Mili: apprendre les langues et le calcul par le jeu

Avec le soutien de
Hajra Maleck, géographe et conceptrice de «Mili».

Hajra Maleck, géographe et conceptrice de «Mili».

Les gens que l’on croise laissent indéniablement une empreinte sur nous. Dans le cas de Hajra Maleck, géographe aujourd’hui à la retraite, c’est George Limfat qui a eu cet effet sur elle, lui mettant la puce à l’oreille quant à la conception d’un jeu.

«C’était dans les années 80. Georges Limfat, connu comme Ah Thai, me disait que je devais faire quelque chose pour que les enfants mauriciens puissent avoir un jeu sur Maurice. Sans le savoir, il avait semé la petite graine dans ma tête», écrit-elle par mèl de La Réunion, où elle vit depuis son mariage.

Hajra Maleck est originaire de la rue de l’Église, à Port-Louis. Lorsque la grande maison familiale où vivent ses parents et sa famille élargie est détruite par le cyclone Carol, les Maleck vont s’installer à la rue Enniskillen. Bien qu’étant fort occupé, le père de cette aînée de la famille, commerçant à la rue La Corderie, fait répéter à ses quatre enfants leurs leçons.

«Le jeu aiderait l’enfant à acquérir les bases de la lecture de carte, du calcul, des langues, tout en découvrant le pays de manière ludique.»

Depuis qu’elle est petite, Hajra Maleck ressent le besoin d’expliquer, de transmettre aux autres ce qu’elle sait. Après une scolarité primaire à l’école de Taherbagh, c’est au Queen Elizabeth College qu’elle poursuit ses études secondaires. Elle apprécie les mathématiques, certes, mais voue une passion à la géographie qui «me faisait découvrir le pays, le monde et me faisait comprendre les phénomènes naturels, géomorphologiques et météorologiques. Je me voyais bien enseignante de mathématiques et surtout de géographie».

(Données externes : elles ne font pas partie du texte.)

File: src/rtl/rmap_tmr_queue.sv
module rmap_tmr_queue (
   input  logic                  clock,
   input  logic                  reset,
   input  logic                  in_valid,
   output logic                  in_ready,
   input  rmap_tmr_pkg::req_type in_item,
   output logic                  out_valid,
   input  logic                  out_pop,
   output rmap_tmr_pkg::req_type out_item
);
   import rmap_tmr_pkg::*;

   req_type    slot_ff [2];
   logic       wr_ptr_ff, wr_ptr_in;
   logic       rd_ptr_ff, rd_ptr_in;
   logic [1:0] count_ff, count_in;
   logic       push;

   assign in_ready  = (count_ff != 2'd2);
   assign out_valid = (count_ff != 2'd0);
   assign out_item  = slot_ff[rd_ptr_ff];
   assign push      = in_valid && in_ready;

   // Advance pointers and occupancy
   always_comb begin
      wr_ptr_in = push ? ~wr_ptr_ff : wr_ptr_ff;
      rd_ptr_in = out_pop ? ~rd_ptr_ff : rd_ptr_ff;
      count_in  = count_ff + {1'b0, push} - {1'b0, out_pop};
   end

   always_ff @(posedge clock) begin
      if (reset) begin
         wr_ptr_ff <= 1'b0;
         rd_ptr_ff <= 1'b0;
         count_ff  <= 2'd0;
      end else begin
         wr_ptr_ff <= wr_ptr_in;
         rd_ptr_ff <= rd_ptr_in;
         count_ff  <= count_in;
      end
   end

   // Hold item payloads
   always_ff @(posedge clock) begin
      if (push) begin
         slot_ff[wr_ptr_ff] <= in_item;
      end
   end

endmodule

Lorsqu’elle réussit son Higher School Certificate, elle obtient un emploi comme enseignante de géographie au collège Lorette de Rose-Hill (LCRH). Ses élèves sont en Form V. Elle insiste pour enseigner également les mathématiques jusqu’en Form V. Dans le but de se perfectionner davantage en géographie, elle étudie en vue d’obtenir le London External Degree en la matière. Et, pour sa dernière année d’études, elle part pour l’Angleterre et réussit l’examen final.

«J’aurais aimé que le jeu soit pris comme un outil pédagogique dans chaque école et que les enseignants mauriciens comme réunionnais l’utilisent en classe. Comme c’est un jeu convivial, il peut être joué par parents et enfants.»

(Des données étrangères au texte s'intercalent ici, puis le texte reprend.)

`config.mk`:
```
export PLATFORM = sky130hd
export DESIGN_NAME = rmap_tmr_reply
export DESIGN_NICKNAME = d
export VERILOG_FILES = /design/src/rtl/rmap_target_memory_responder_assert.svh /design/src/rtl/rmap_tmr_pkg.sv /design/src/rtl/rmap_tmr_reply.sv
export SDC_FILE = /design/constraint.sdc
export NUM_CORES = 1
export LEC_CHECK = 0
export ABC_CLOCK_PERIOD_IN_PS = 3100
export BUFFER_PORTS_ARGS = -buffer_cell sky130_fd_sc_hd__buf_2
export CORE_MARGIN = 2
export CORE_UTILIZATION = 55
export CTS_CLUSTER_DIAMETER = 30
export DETAILED_ROUTE_END_ITERATION = 7
export GPL_TIMING_DRIVEN = 0
export HOLD_SLACK_MARGIN = 0.15
export PLACE_DENSITY_LB_ADDON = 0.05
export RECOVER_POWER = 100
export SKIP_CTS_REPAIR_TIMING = 1
export SYNTH_ARGS = -nofsm -noshare
export SYNTH_HDL_FRONTEND = slang
export SYNTH_SLANG_ARGS = --single-unit
```
`constraint.sdc`:
```
create_clock -name clock -period 3.1 [get_ports clock]
set_input_delay 0.62 -clock clock [delete_from_list [all_inputs] [get_ports clock]]
set_output_delay 0.62 -clock clock [all_outputs]
set_load 0.02 [all_outputs]
```
`src/rtl/rmap_target_memory_responder_assert.svh`:
```
// Assertion macros used by the RTL top level
`ifndef RMAP_TARGET_MEMORY_RESPONDER_ASSERT_SVH
`define RMAP_TARGET_MEMORY_RESPONDER_ASSERT_SVH

// Check that a condition implies a consequence in the same cycle
`define RMAP_ASSERT_IMPLIES(label, clk, rst, cond, cons) \
   label: assert property (@(posedge clk) disable iff (rst) (cond) |-> (cons)) \
      else $error("assertion failed");

// Check that a condition implies a consequence in the next cycle
`define RMAP_ASSERT_NEXT(label, clk, rst, cond, cons) \
   label: assert property (@(posedge clk) disable iff (rst) (cond) |=> (cons)) \
      else $error("assertion failed");

`endif

```
`src/rtl/rmap_tmr_pkg.sv`:
```
package rmap_tmr_pkg;

   localparam int MEM_BYTES    = 65536;
   localparam int MEM_AW       = $clog2(MEM_BYTES);
   localparam int HEADER_BYTES = 12;

   localparam logic [7:0] INSTR_WRITE   = 8'h20;
   localparam logic [7:0] INSTR_REPLY   = 8'h08;
   localparam logic [7:0] INSTR_ALEN    = 8'h03;
   localparam logic [7:0] PROTOCOL_ID   = 8'h01;
   localparam logic [7:0] ZERO_BYTE     = 8'h00;

   // Status codes
   localparam logic [2:0] ST_NONE          = 3'd0;
   localparam logic [2:0] ST_WRITE_DONE    = 3'd1;
   localparam logic [2:0] ST_REPLY_READY   = 3'd2;
   localparam logic [2:0] ST_MALFORMED     = 3'd3;
   localparam logic [2:0] ST_READ_NO_REPLY = 3'd4;
   localparam logic [2:0] ST_WRITE_REPLY   = 3'd5;
   localparam logic [2:0] ST_OUT_OF_RANGE  = 3'd6;

   // Configuration register indexes
   localparam logic [7:0] REG_TARGET_ADDR = 8'd0;
   localparam logic [7:0] REG_PATH_LEN    = 8'd1;
   localparam logic [7:0] REG_SOURCE_ADDR = 8'd2;
   localparam logic [7:0] REG_KEY         = 8'd3;

   typedef enum logic [2:0] {
      KIND_NONE,
      KIND_STAT,
      KIND_PLAIN,
      KIND_HDR,
      KIND_HCRC,
      KIND_DATA,
      KIND_DCRC
   } kind_type;

   typedef struct packed {
      logic       mode;
      logic [7:0] data;
      logic       last;
   } req_type;

   typedef struct packed {
      kind_type   kind;
      logic [7:0] value;
      logic [2:0] status;
      logic       last;
      logic       crc_clear;
   } stage_type;

   typedef struct packed {
      logic [7:0] target_address;
      logic [3:0] path_length;
      logic [7:0] source_address;
      logic [7:0] required_key;
   } cfg_type;

   // Reflected CRC-8, polynomial x^8+x^2+x+1
   function automatic logic [7:0] crc_step(input logic [7:0] c, input logic [7:0] b);
      logic [7:0] x;
      x = c ^ b;
      for (int k = 0; k < 8; k++) begin
         x = x[0] ? ((x >> 1) ^ 8'hE0) : (x >> 1);
      end
      return x;
   endfunction

endpackage

```
`src/rtl/rmap_tmr_reply.sv`:
```
module rmap_tmr_reply (
   input  logic                    clock,
   input  logic                    reset,
   input  logic                    b_valid,
   output logic                    b_take,
   input  rmap_tmr_pkg::stage_type b_item,
   input  logic [7:0]              b_rdata,
   output logic                    rsp_tvalid,
   input  logic                    rsp_tready,
   output logic [15:0]             rsp_tdata,
   output logic                    rsp_tlast
);
   import rmap_tmr_pkg::*;

   logic       valid_ff, valid_in;
   logic [7:0] crc_ff, crc_in;
   logic [7:0] byte_ff, byte_in;
   logic       bvalid_ff, bvalid_in;
   logic       last_ff, last_in;
   logic [2:0] status_ff, status_in;

   assign b_take     = b_valid && (!valid_ff || rsp_tready);
   assign rsp_tvalid = valid_ff;
   assign rsp_tdata  = {4'd0, status_ff, bvalid_ff, byte_ff};
   assign rsp_tlast  = last_ff;

   // Form the result and run the reply CRC
   always_comb begin
      crc_in    = crc_ff;
      byte_in   = ZERO_BYTE;
      bvalid_in = 1'b1;
      last_in   = b_item.last;
      status_in = ST_NONE;
      case (b_item.kind)
         KIND_NONE: bvalid_in = 1'b0;
         KIND_STAT: begin
            bvalid_in = 1'b0;
            status_in = b_item.status;
            if (b_item.crc_clear) crc_in = ZERO_BYTE;
         end
         KIND_PLAIN: byte_in = b_item.value;
         KIND_HDR: begin
            byte_in = b_item.value;
            crc_in  = crc_step(crc_ff, b_item.value);
         end
         KIND_HCRC: begin
            byte_in = crc_ff;
            crc_in  = ZERO_BYTE;
         end
         KIND_DATA: begin
            byte_in = b_rdata;
            crc_in  = crc_step(crc_ff, b_rdata);
         end
         KIND_DCRC: byte_in = crc_ff;
         default:   bvalid_in = 1'b0;
      endcase
      valid_in = b_take ? 1'b1 : ((valid_ff && rsp_tready) ? 1'b0 : valid_ff);
   end

   always_ff @(posedge clock) begin
      if (reset) begin
         valid_ff <= 1'b0;
         crc_ff   <= '0;
      end else begin
         valid_ff <= valid_in;
         if (b_take) crc_ff <= crc_in;
      end
   end

   // Hold the result until taken
   always_ff @(posedge clock) begin
      if (b_take) begin
         byte_ff   <= byte_in;
         bvalid_ff <= bvalid_in;
         last_ff   <= last_in;
         status_ff <= status_in;
      end
   end

endmodule

```
* Word-level counts from Yosys, hierarchy flattened *
Index checks and enable logic that the tools add are counted.

storage, ports and cells
  logic and storage cells = 63
  register bits after elaboration = 22
  output and inout port bits = 19

operators by class
  bitwise logic cells = 18
  reduce and logical (&&, ||, !) cells = 10
  multiplexer cells = 22
  eq/ne operators = 7

operators by type and width
  cell                                           count
  2-to-1 mux 8 bit                               17
  NOT 2 -> 3 bit                                 16
  one-hot mux 8 bit (4 select lines)             1
  one-hot mux 8 bit (3 select lines)             1
  XOR 8 bit                                      2
  == test 3 bit, second input constant           3
  == test 3 x 2 -> 1 bit, second input constant  2
  OR reduction 5 bit                             1
  nonzero test 4 bit                             1
  OR reduction 2 bit                             2
  == test 3 x 1 -> 1 bit, second input constant  1
  2-to-1 mux 1 bit                               3
  AND reduction 3 bit                            1
  logical AND 1 bit                              2
  inequality test 2 bit, second input constant   1
  nonzero test 2 bit                             1
  zero test 1 bit                                1
  logical OR 1 bit                               1

* Longest topological paths before layout *
Gate-level depths: netlist of the first run.

  depth after elaboration = 18
  mapped depth = 6

* Least setup slack after synthesis of the first run *
No wires, ideal clock.

  kind = input to register
  start point = input rsp_tready
  end point = register crc_ff[5]
  arrival = 2,473 ps
  path slack = 492 ps
  required time = 2,965 ps
  stages = 6
  path through = inv_1 -> a21boi_1 -> nand2_1 -> clkbuf_1 -> a21oi_1 -> a221oi_2

between the ends
  longest elaborated chain between the ends = 3

ends and longest elaborated chain
  what                                  line                  text
  start: declaration                    rmap_tmr_reply.sv:9   input logic rsp_tready,
  logical OR 1 bit                      rmap_tmr_reply.sv:22  assign b_take = b_valid && (!valid_ff || rsp_tready);
  logical AND 1 bit                     rmap_tmr_reply.sv:22
  via b_take                            rmap_tmr_reply.sv:5   output logic b_take,
  AND reduction 3 bit (no source line)  n/a
  end signal: assignment                rmap_tmr_reply.sv:66  if (b_take) crc_ff <= crc_in;
  end: declaration                      rmap_tmr_reply.sv:16  logic [7:0] crc_ff, crc_in;

The timed path passes the listed nets, and every way through them passes these cells.
A chain may end at the register's enable or synchronous reset.

* Worst setup path after layout of the first run *
  start point = input rsp_tready
  end point = output b_take

between the ends
  longest elaborated chain between the ends = 2

ends and longest elaborated chain
  what               line
  logical OR 1 bit   rmap_tmr_reply.sv:22
  logical AND 1 bit  rmap_tmr_reply.sv:22
  end: declaration   rmap_tmr_reply.sv:5

Every way passes these cells.

==> flow_metrics.env, run 1 <==
export IMPL_slowest_stage="a21boi_2"
export IMPL_h_tree_depth=1
export IMPL_synth_seq_area_share_pct=36.6
export IMPL_rsz0062_at_grt="false"
export IMPL_synthTopCellsByArea="edfxtp_1, xnor2_1, dfxtp_1"
export IMPL_pin_count=47
export IMPL_fin_skew_ns=0.00987
export IMPL_vias=1269
export IMPL_grt_overflow=0
export IMPL_finalWorstSetupSlack_ns=0.804
export IMPL_yosys_area_top_type="edfxtp_1"
export IMPL_synth_top_area_share_pct=25.1
export IMPL_synthToLayoutAreaGrowth_pct=17.3
export IMPL_dr_pass1_iters=4
export IMPL_grt_pass1_vias=1260
export IMPL_max_freq_ghz=0.435
export IMPL_cp_arrival_ns=1.68
export IMPL_drv_cap=0
export IMPL_min_path_cells=1
export IMPL_reg2reg_slack_ns=0.98
export IMPL_fin_setup_tns_ns=0
export IMPL_worst_pin_slew_ns=0.829
export IMPL_setup_violations=0
export IMPL_cp_slowest_stage_delay_ns=0.64
export IMPL_cts_buffers_inserted=3
export IMPL_slew_headroom_pct=44.4
export IMPL_dp_hpwl_mm=2.63
export IMPL_clk_latency_ns=0.31
export IMPL_post_place_ws_ns=0.0229
export IMPL_place_area_mm2=0.00181
export IMPL_yosys_warnings=0
export IMPL_routabilityCongestion=0.886
export IMPL_diodes=0
export IMPL_crit_fanout=15
export IMPL_period_share_pct=74.1
export IMPL_cts_tree="done"
export IMPL_grt_antenna_before_repair=0
export IMPL_timing_rr_start="rsp_tvalid$_SDFFE_PP0P_"
export IMPL_syn_area_per_cell_um2=10.2
export IMPL_syn_inst=153
export IMPL_clock_root_buffer="clkbuf_4"
export IMPL_period_needed_ns=2.30
export IMPL_grt_use_total_pct=22.8
export IMPL_coreArea_mm2=0.00273
export IMPL_io_buffers=40
export IMPL_ys_ff_latch=22
export IMPL_hold_path_endpoint="rsp_tlast$_DFFE_PP_"
export IMPL_cts_buffer_depth=2
export IMPL_path_clk_slew_ns=0.13
export IMPL_hold_viol=0
export IMPL_nNetsFinal=229
export IMPL_dr_first_iter_drc_count=36
export IMPL_routedWlPerCell_um=15.1
export IMPL_ys_types=30
export IMPL_p_leak_nw=0.770
export IMPL_critPathCaptureType="primary output"
export IMPL_min_from="b_item[1]"
export IMPL_outcome="complete, no violations"
export IMPL_clkSinkCount=22
export IMPL_dieArea_mm2=0.00327
export IMPL_fill_cells=243
export IMPL_routed_wl_mm=3.50
export IMPL_fp_row_count=19
export IMPL_cp_start_kind="primary input"
export IMPL_fp_dieH_um=57.2
export IMPL_drc=0
export IMPL_cp_data_required_time_ns=2.48
export IMPL_grt_max_degree=16
export IMPL_die_w_um=57.2
export IMPL_rr_endpoint="crc_ff[5]$_SDFFE_PP0P_"
export IMPL_postRouteAntennaNets=0
export IMPL_ir_worst_vdd_mv=0.282
export IMPL_start_util_pct=57.0
export IMPL_hp_class="in -> reg"
export IMPL_p_per_area_mw_per_mm2=452
export IMPL_crit_type="in -> out"
export IMPL_path_cells="buf_2 > inv_1 > a21boi_2 > clkbuf_1"
export IMPL_reg2regPathDepth=5
export IMPL_design_area_mm2=0.00183
export IMPL_grt_pass1_wl_mm=5.78
export IMPL_vias_per_cell=5.49
export IMPL_maxSlewViolCount=0
export IMPL_synth_area_mm2=0.00156
export IMPL_drive_gt1_share_pct=19.0
worst max-delay path, delay by kind of cell:
family	cells	cell delay, ns
AOI/OAI and AO/OA	1	0.64
buffers and inverters	3	0.41
cells by family after synthesis:
group	count (synthesis)	synth area share (%)
flops	22	36.6
xor+xnor	40	29.2
mux	2	1.29
buf+inv	25	7.31
simple gates	26	7.71
compound gates	37	17.7
other cells	1	0.241
power breakdown:
| group | switching [mW] | total [mW] | internal, mW |
|---|---|---|---|
| Sequential | 0.00882 | 0.341 | 0.332 |
| Combinational | 0.165 | 0.322 | 0.157 |
| Clock | 0.0914 | 0.163 | 0.0716 |
layout make-up:
| cell class | count | area, um^2 | share of cell area (%) |
|---|---|---|---|
| Tap cell | 31 | 38.8 | 2.12 |
| Buffer | 16 | 80.1 | 4.38 |
| Inverter | 9 | 33.8 | 1.85 |
| Clock buffer | 4 | 36.3 | 1.98 |
| Multi-Input combinational cell | 109 | 888 | 48.6 |
| Sequential cell | 22 | 571 | 31.2 |
| Timing Repair Buffer | 40 | 180 | 9.86 |
flip-flops by register name, indices dropped and copies added, names as in the netlist:
signal / cells
bvalid_ff: 1
crc_ff: 8
rsp_tvalid: 1
byte_ff: 8
status_ff: 3
rsp_tlast: 1
worst max-delay path by stage:
stage	start	to	slack, ns	depth (start not counted)
floorplan	rsp_tready	crc_ff[5]$_SDFFE_PP0P_	0.49	6
global placement	rsp_tready	crc_ff[5]$_SDFFE_PP0P_	0.1	7
detailed placement	rsp_tready	crc_ff[5]$_SDFFE_PP0P_	0.02	7
CTS	rsp_tready	b_take	0.30	4
global route	rsp_tready	crc_ff[5]$_SDFFE_PP0P_	0.71	7
finish	rsp_tready	b_take	0.80	4
metal layers:
metal  vias up  share of wire, %  GRT usage [%]
met5         -                 0              0
met4         0              0.49           4.98
met3         2               5.0           3.40
met2        39                48           40.2
met1       608                46           29.8
li1        620                 -              -
stage by stage:
| step | cells | total power [mW] | utilization, % | hold WS, ns |
|---|---|---|---|---|
| after floorplan | 156 | 0.597 | - | 0.450 |
| after global placement | 227 | 0.660 | 66.1 | 0.478 |
| after detailed placement | 227 | 0.672 | 66.1 | 0.484 |
| after CTS | 231 | 0.832 | 67.5 | 0.478 |
| after global routing | 231 | 0.866 | 66.9 | 0.461 |
| final | 231 | 0.827 | 66.9 | 0.477 |
synth_stat cells (all sizes together):
cell type	count
nor2b	2
or3	1
or2	1
and3	4
a21boi	1
o221a	1
xnor2	24
a21oi	3
nand2	12
a21o	1
mux2i	2
a211oi	6
a221oi	7
o21ai	9
buf	7
conb	1
o22ai	1
edfxtp	13
xor2	9
a22o	8
inv	9
dfxtp	9
nor2	5
clkbuf	9
and2	1
xnor3	7
cell usage in the layout, fill, tap and decap left out:
master / instances
and3_1: 4
clkbuf_8: 1
nor2_1: 5
nand2_1: 12
edfxtp_1: 13
conb_1: 4
nor2b_1: 2
buf_4: 5
a21boi_2: 1
dfxtp_1: 9
mux2i_1: 2
or2_2: 1
a22o_1: 8
or3_1: 1
xnor2_1: 24
o21ai_0: 9
buf_2: 25
xor2_2: 1
clkbuf_1: 25
a21o_1: 1
xnor3_1: 7
o22ai_1: 1
inv_1: 9
a221oi_1: 6
clkbuf_4: 3
and2_1: 1
a21oi_1: 3
a211oi_1: 6
xor2_1: 8
a221oi_2: 1
o221a_1: 1
buf_1: 1
(Power assumes the default switching activity.)
==> inputs of run 2 (changes only) <==
--- a/config.mk
+++ b/config.mk
@@ -5,10 +5,11 @@
 export SDC_FILE = /design/constraint.sdc
 export NUM_CORES = 1
 export LEC_CHECK = 0
-export ABC_CLOCK_PERIOD_IN_PS = 3100
+export ABC_AREA = 1
+export ABC_CLOCK_PERIOD_IN_PS = 2300
 export BUFFER_PORTS_ARGS = -buffer_cell sky130_fd_sc_hd__buf_2
 export CORE_MARGIN = 2
-export CORE_UTILIZATION = 55
+export CORE_UTILIZATION = 53
 export CTS_CLUSTER_DIAMETER = 30
 export DETAILED_ROUTE_END_ITERATION = 7
 export GPL_TIMING_DRIVEN = 0
==> constraint.sdc (replaced) <==
create_clock -name clock -period 2.3 [get_ports clock]
set_input_delay 0.46 -clock clock [delete_from_list [all_inputs] [get_ports clock]]
set_output_delay 0.46 -clock clock [all_outputs]
set_load 0.02 [all_outputs]
==> flow_metrics.env, run 2 <==
export IMPL_vias=1817
export IMPL_period_share_pct=88.3
export IMPL_cp_start_kind="flip-flop"
export IMPL_cp_slowest_stage_delay_ns=0.45
export IMPL_finalWorstSetupSlack_ns=0.269
export IMPL_grt_max_degree=15
export IMPL_clock_root_buffer="clkbuf_4"
export IMPL_yosys_area_top_type="nand2_1"
export IMPL_final_common_cell="nand2_1"
export IMPL_rsz0062_at_grt="false"
export IMPL_fin_util_pct=62.4
export IMPL_ys_types=25
export IMPL_cp_startpoint="rsp_tvalid$_SDFFE_PP0P_"
export IMPL_synth_seq_area_share_pct=32.0
export IMPL_path_common_cell="nand2_1"
export IMPL_dr_pass1_iters=4
export IMPL_m1WireLength_mm=1.87
export IMPL_synthToLayoutAreaGrowth_pct=14.9
export IMPL_min_from="b_item[1]"
export IMPL_grt_overflow=0
export IMPL_crit_type="reg -> out"
export IMPL_reg2regPathDepth=10
export IMPL_critPathTopFamily="buffers and inverters"
export IMPL_dp_hpwl_mm=3.20
export IMPL_cts_buffer_depth=2
export IMPL_max_freq_ghz=0.492
export IMPL_power_frac_seq_pct=44.5
export IMPL_nNetsFinal=360
export IMPL_path_depth=4
export IMPL_clkSinkCount=22
export IMPL_met3_length_um=223
export IMPL_syn_inst=283
export IMPL_internal_power_mw=0.645
export IMPL_p_leak_nw=1.05
export IMPL_routabilityCongestion=0.852
export IMPL_diodes=0
export IMPL_p_switching_mw=0.401
export IMPL_layout_common_cells="nand2_1, inv_1, nand3_1, buf_2, clkbuf_1"
export IMPL_dieArea_mm2=0.00385
export IMPL_maxSlewViolCount=0
export IMPL_cts_buffers_inserted=3
export IMPL_die_w_um=62.0
export IMPL_synth_area_mm2=0.00178
export IMPL_async_reset_ff_share_pct=0
export IMPL_coreArea_mm2=0.00328
export IMPL_routedWlPerCell_um=10.9
export IMPL_p_comb_share_pct=37.0
export IMPL_synth_most_common_cell="nand2_1"
export IMPL_fp_row_count=21
export IMPL_top_regs="byte_ff x8, crc_ff x8, status_ff x3"
export IMPL_timing_rr_start="crc_ff[0]$_SDFFE_PP0P_"
export IMPL_grt_use_total_pct=22.7
export IMPL_path_cells="nand2_1 > nand2_1 > inv_1 > clkbuf_1"
export IMPL_dr_first_iter_drc_count=119
export IMPL_start_util_pct=54.3
export IMPL_critPathCaptureType="primary output"
export IMPL_synth_common_cells="nand2_1, inv_1, nand3_1, edfxtp_1"
export IMPL_wl_met2_mm=1.96
export IMPL_clkPwrFrac_pct=18.5
export IMPL_hp_class="in -> reg"
export IMPL_synthTopCellsByArea="nand2_1, edfxtp_1, dfxtp_1"
export IMPL_fin_setup_tns_ns=0
export IMPL_ys_ff_latch=22
export IMPL_outcome="complete, no violations"
export IMPL_slew_headroom_pct=61.5
export IMPL_io_buffers=41
export IMPL_ir_worst_vdd_mv=0.279
export IMPL_cts_tree="done"
export IMPL_cp_data_required_time_ns=1.84
export IMPL_synthFlopType="edfxtp_1"
export IMPL_yosys_warnings=0
export IMPL_clk_latency_ns=0.32
export IMPL_period_needed_ns=2.03
export IMPL_postRouteAntennaNets=0
export IMPL_maxUsedRoutingLayer="met4"
export IMPL_drc=0
export IMPL_post_place_ws_ns=0.367
export IMPL_grt_pass1_vias=1490
export IMPL_fin_skew_ns=0.00839
export IMPL_slowest_stage="inv_1"
export IMPL_worst_pin_slew_ns=0.576
export IMPL_vias_per_cell=4.82
export IMPL_synth_top_area_share_pct=28.2
export IMPL_cp_arrival_ns=1.57
export IMPL_drive_gt1_share_pct=12.4
export IMPL_h_tree_depth=1
export IMPL_drv_cap=0
export IMPL_fp_dieH_um=62.0
export IMPL_hold_slack_ns=0.307
export IMPL_crit_fanout=14
export IMPL_grt_pass1_wl_mm=6.36
export IMPL_pin_count=47
export IMPL_grt_antenna_before_repair=0
export IMPL_setup_violations=0
export IMPL_min_path_cells=1
export IMPL_p_per_area_mw_per_mm2=510
export IMPL_routed_wl_mm=4.10
export IMPL_syn_area_per_cell_um2=6.30
export IMPL_hold_viol=0
export IMPL_critPathBufInv=2
export IMPL_path_clk_slew_ns=0.14
export IMPL_synth_edf_count=13
export IMPL_p_sw_share_pct=38.3
==> run 2: changes by cell type in the layout (fill, tap and decap cells not counted), sizes merged, moves of 8 or more <==
cell	change
nand2	+122
nand3	+33
inv	+30
xnor2	-17
a22o	-8
==> run 2: area by class of cell <==
cell class / instances / area (um^2)
Multi-Input combinational cell: 216 / 1010
Clock buffer: 3 / 22.5
Buffer: 7 / 45.0
Fill cell: 345 / 1230
Tap cell: 46 / 57.6
Inverter: 41 / 154
Sequential cell: 22 / 571
Timing Repair Buffer: 41 / 184
Clock inverter: 1 / 3.75
==> run 2: path summary, 6_finish.rpt <==
| kind | endpoint | slack [ns] |
|---|---|---|
| max | b_take | 0.27 |
| min | rsp_tlast$_DFFE_PP_ | 0.31 |
| max reg2reg | crc_ff[0]$_SDFFE_PP0P_ | 0.79 |
| min reg2reg | rsp_tvalid$_SDFFE_PP0P_ | 0.50 |
==> run 2: per-layer routing <==
| metal | up-vias | global-route usage (%) |
|---|---|---|
| met5 | - | 0 |
| met4 | 0 | 6.69 |
| met3 | 7 | 2.90 |
| met2 | 50 | 38.4 |
| met1 | 785 | 30.0 |
| li1 | 975 | - |
==> run 2: through the flow <==
stage          power (mW)  cell area (um^2)  instances
4_1_cts              1.06              2080        377
5_1_grt              1.13              2050        377
3_3_place_gp        0.862              2060        373
3_5_place_dp        0.868              2060        373
2_1_floorplan       0.765              1800        286
6_report             1.05              2050        377
==> run 2: kinds of logic after synthesis <==
| kind of cell | Yosys count | synth area share, % |
|---|---|---|
| AOI/OAI and AO/OA | 21 | 7.92 |
| and+or+nand+nor | 179 | 41.1 |
| buffers and inverters | 48 | 11.2 |
| DFF | 22 | 32.0 |
| other | 1 | 0.210 |
| xor gates and xnor gates | 12 | 7.57 |
==> run 2: power groups by stage <==
stage | clock network, mW | registers (mW) | logic [mW]
after floorplan | 0 | 0.495 | 0.270
after global placement | 0 | 0.473 | 0.389
after detailed placement | 0 | 0.474 | 0.394
after CTS | 0.195 | 0.465 | 0.395
after global routing | 0.213 | 0.471 | 0.447
final | 0.193 | 0.465 | 0.387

À son retour, elle choisit de rester au LCRH, car elle sent que l’établissement est au service des élèves les moins favorisées. Elle entraîne chaque année ses élèves à Albion ou à Pointe-aux-Caves pour étudier le phénomène de l’érosion. Les élèves qui suivent ses classes de mathématiques obtiennent des 1 et des 2 en la matière à l’examen de Cambridge. Dans son désir d’actualiser ses connaissances, elle postule pour une bourse du Commonwealth et l’obtient en Inde auprès de l’université de Delhi, où elle étudie et décroche son M.Phil en sciences de l’éducation.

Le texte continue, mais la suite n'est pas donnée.